No fim do ano passado, Jaimovick propôs a dois de seus funcionários a criação de uma nova empresa, dessa vez amparada por gestores credenciados à CVM, que canalizariam os investimentos da JJ Invest. Essa funcionaria como uma holding. A empresa chegou a ser aberta, com o nome de Nova Gestora Asset Management LTDA., no segundo semestre de 2018. De acordo com ex-funcionários da JJ Invest, o plano era que Jaimovick absorvesse 90% das ações no futuro (embora não figurasse entre os quatro sócios registrados). De acordo com eles, porém, o plano não foi para frente por causa dos problemas da JJ Invest. 

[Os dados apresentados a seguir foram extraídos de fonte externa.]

`config.mk`:
```
export PLATFORM = sky130hd
export DESIGN_NAME = risc_v_32_hazard_ctrl_flat
export DESIGN_NICKNAME = d
export VERILOG_FILES = /design/src/rtl/risc_v_32_hazard_ctrl_if.sv /design/src/rtl/risc_v_32_hazard_ctrl.sv /design/src/flat_wrapper.sv
export SDC_FILE = /design/constraint.sdc
export NUM_CORES = 1
export LEC_CHECK = 0
export BUFFER_PORTS_ARGS = -buffer_cell sky130_fd_sc_hd__buf_2
export CAP_MARGIN = 10
export CORE_MARGIN = 2
export CORE_UTILIZATION = 50
export CTS_BUF_LIST = sky130_fd_sc_hd__clkbuf_2 sky130_fd_sc_hd__clkbuf_4 sky130_fd_sc_hd__clkbuf_8
export DETAILED_ROUTE_END_ITERATION = 16
export GPL_ROUTABILITY_DRIVEN = 0
export GPL_TIMING_DRIVEN = 1
export PLACE_DENSITY = 0.86
export SLEW_MARGIN = 20
export SYNTH_ARGS = -nofsm -noshare
export SYNTH_HDL_FRONTEND = slang
export SYNTH_SLANG_ARGS = --single-unit
export TNS_END_PERCENT = 1
```
`constraint.sdc`:
```
create_clock -name clk -period 2.9 [get_ports clk]
set_input_delay 0.145 -clock clk [delete_from_list [all_inputs] [get_ports clk]]
set_output_delay 0.145 -clock clk [all_outputs]
set_load 0.05 [all_outputs]
```
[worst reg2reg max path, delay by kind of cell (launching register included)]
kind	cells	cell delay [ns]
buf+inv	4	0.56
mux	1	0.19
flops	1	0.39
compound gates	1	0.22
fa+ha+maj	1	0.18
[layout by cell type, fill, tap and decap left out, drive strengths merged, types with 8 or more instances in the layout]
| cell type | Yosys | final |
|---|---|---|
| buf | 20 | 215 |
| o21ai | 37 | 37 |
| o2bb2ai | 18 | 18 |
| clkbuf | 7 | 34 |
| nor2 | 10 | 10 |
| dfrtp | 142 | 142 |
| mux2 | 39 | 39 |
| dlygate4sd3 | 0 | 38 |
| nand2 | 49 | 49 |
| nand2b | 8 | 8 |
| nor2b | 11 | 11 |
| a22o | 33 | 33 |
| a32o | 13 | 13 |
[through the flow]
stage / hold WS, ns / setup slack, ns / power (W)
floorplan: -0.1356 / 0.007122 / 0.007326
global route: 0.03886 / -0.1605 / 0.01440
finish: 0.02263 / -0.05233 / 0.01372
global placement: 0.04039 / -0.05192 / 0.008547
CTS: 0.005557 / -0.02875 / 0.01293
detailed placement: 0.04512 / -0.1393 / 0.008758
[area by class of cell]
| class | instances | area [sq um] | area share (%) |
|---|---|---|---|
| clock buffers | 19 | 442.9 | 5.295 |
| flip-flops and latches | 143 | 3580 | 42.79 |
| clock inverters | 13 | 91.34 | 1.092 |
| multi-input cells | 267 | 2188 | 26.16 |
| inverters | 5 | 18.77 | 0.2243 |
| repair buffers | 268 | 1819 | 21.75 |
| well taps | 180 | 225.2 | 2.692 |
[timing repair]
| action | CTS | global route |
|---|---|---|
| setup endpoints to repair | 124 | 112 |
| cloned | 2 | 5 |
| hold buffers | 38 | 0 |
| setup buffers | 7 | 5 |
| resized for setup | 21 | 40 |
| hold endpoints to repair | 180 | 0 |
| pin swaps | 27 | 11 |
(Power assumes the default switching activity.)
**config.mk**
```make
export PLATFORM = sky130hd
export DESIGN_NAME = popcount_scheduler_flat
export DESIGN_NICKNAME = d
export VERILOG_FILES = /design/src/rtl/popcount_scheduler_pkg.sv /design/src/rtl/popcount_scheduler_if.sv /design/src/rtl/popcount_scheduler_counter.sv /design/src/rtl/popcount_scheduler.sv /design/src/flat_wrapper.sv
export SDC_FILE = /design/constraint.sdc
export NUM_CORES = 1
export LEC_CHECK = 0
export ABC_AREA = 1
export BUFFER_PORTS_ARGS = -buffer_cell sky130_fd_sc_hd__buf_2
export CAP_MARGIN = 20
export CORE_AREA = 2 2 69 103
export CTS_BUF_LIST = sky130_fd_sc_hd__clkbuf_4
export DETAILED_ROUTE_END_ITERATION = 7
export DIE_AREA = 0 0 71 105
export PLACE_DENSITY = 0.71
export SETUP_SLACK_MARGIN = 0.05
export SKIP_LAST_GASP = 1
export SLEW_MARGIN = 20
export SYNTH_ARGS = -nofsm -noshare
export SYNTH_HDL_FRONTEND = slang
export SYNTH_SLANG_ARGS = --single-unit
export TNS_END_PERCENT = 100
```
**constraint.sdc**
```tcl
create_clock -name clk -period 4.45 [get_ports clk]
set_input_delay 0.445 -clock clk [delete_from_list [all_inputs] [get_ports clk]]
set_output_delay 0.445 -clock clk [all_outputs]
set_load 0.02 [all_outputs]
```
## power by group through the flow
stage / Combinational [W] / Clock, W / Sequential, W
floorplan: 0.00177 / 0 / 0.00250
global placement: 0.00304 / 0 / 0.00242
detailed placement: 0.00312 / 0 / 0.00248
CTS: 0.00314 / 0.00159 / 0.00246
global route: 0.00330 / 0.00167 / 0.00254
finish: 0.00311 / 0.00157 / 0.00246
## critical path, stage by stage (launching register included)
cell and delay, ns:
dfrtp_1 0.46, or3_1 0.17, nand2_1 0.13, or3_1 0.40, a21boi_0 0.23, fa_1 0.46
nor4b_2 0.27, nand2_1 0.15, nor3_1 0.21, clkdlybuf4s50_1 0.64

– Todos os ex-funcionários vão colaborar com a PF. Muitos deles tinham dinheiro investido na JJ Invest e também foram enganados – disse José Victor Moraes, advogado dos ex-funcionários, que planejam processar Jaimovick na Justiça do Trabalho, já que não tinham carteira assinada.

Coletivamente, os ex-funcionários da JJ Invest estimam ter investido, junto com amigos e familiares, cerca de R$ 5 milhões por meio da empresa. Eles também relatam estar sendo ameaçados por outros credores.

‘Bola preta’ ao tentar ser sócio do Caiçaras

Também emprestava credibilidade a Jaimovick a imagem de simplicidade que transmitia. No escritório, dispensava trajes formais, preferindo bermuda, camiseta e tênis, inclusive em reuniões de negócios, disseram os ex-funcionários. Segundo relatos de quem o conhecia, Jaimovick dirigia um Honda HR-V usado e costumava almoçar em lanchonetes defast food .

Por isso chamou a atenção de todos a mudança de Jaimovick para uma cobertura em Copacabana, onde celebrou o último réveillon com taças de champanhe Veuve Clicquot (não menos que R$ 300 a garrafa). Convidados rememoram, porém, um ágape frugal: o empresário teria servido apenas “pão a metro” e pedido que os convivas trouxessem seus próprios víveres.

Simplicidade à parte, Jaimovick aspirava ingressar em círculos exclusivos. Em pelo menos um deles, foi barrado: sua reputação ascendente foi recebida com frieza pelos membros do Clube dos Caiçaras, na Lagoa, onde levou “bola preta”, disseram duas fontes a par da candidatura fracassada.

20 Comentários

  1. Tem que prender este bandido, sem vergonha.
    Agora, na boa, acreditar em 10 a 15% ao mes, ou a pessoa é burra ou é gananciosa.
    Burra não deve ser, senão não teria dinheiro.
    Merece perder…

  2. Gostaria de saber….se entre estas pessoas da JJ INVEST teria alguem com nome de JOAO VICENTE SILVA, pois este indivíduo lesou varias pessoas no mesmo estilo..tipo lábia..presentes…futebol…altos rendimentos…operacoes em bolsa…participaçao empresas capital aberto..

  3. Triste que pessoas como esse Jaimovick façam essa maldade de fugir com o dinheiro de pessoas que acreditaram nele. Muito triste que o mundo ainda está cheio de pessoas assim.

  4. “Por mais que houvesse indícios de algo errado, o que todos pensavam é que o Jonas jamais iria passar para trás outros membros da comunidade”. Ou seja, enquanto aplica golpes em não judeus e assegura a rentabilidade do “clubinho”, tudo certo.

    • Pensamento errado.Não foi um complô de judeus contra não judeus.Foi um golpista que lesou todos, indiscriminadamente.Esta vez foi um judeu.A próxima vez será um árabe e na seguinte um cristão,etc…
      Enqusnto houver pessoas gananciosas em busca de dinheiro fácil, sempre haverá um vigarista de plantão.Assim como existem antissemitas de plantão e outros oportunistas de caráter duvidoso.

    • Não, o ato de roubar é errado independente da religião do bandido e da vítima mas, considerada a história de perseguições dos judeus, a comunidade se apoia e ser enganado por outro judeu é o equivalente a um irmão roubar o outro.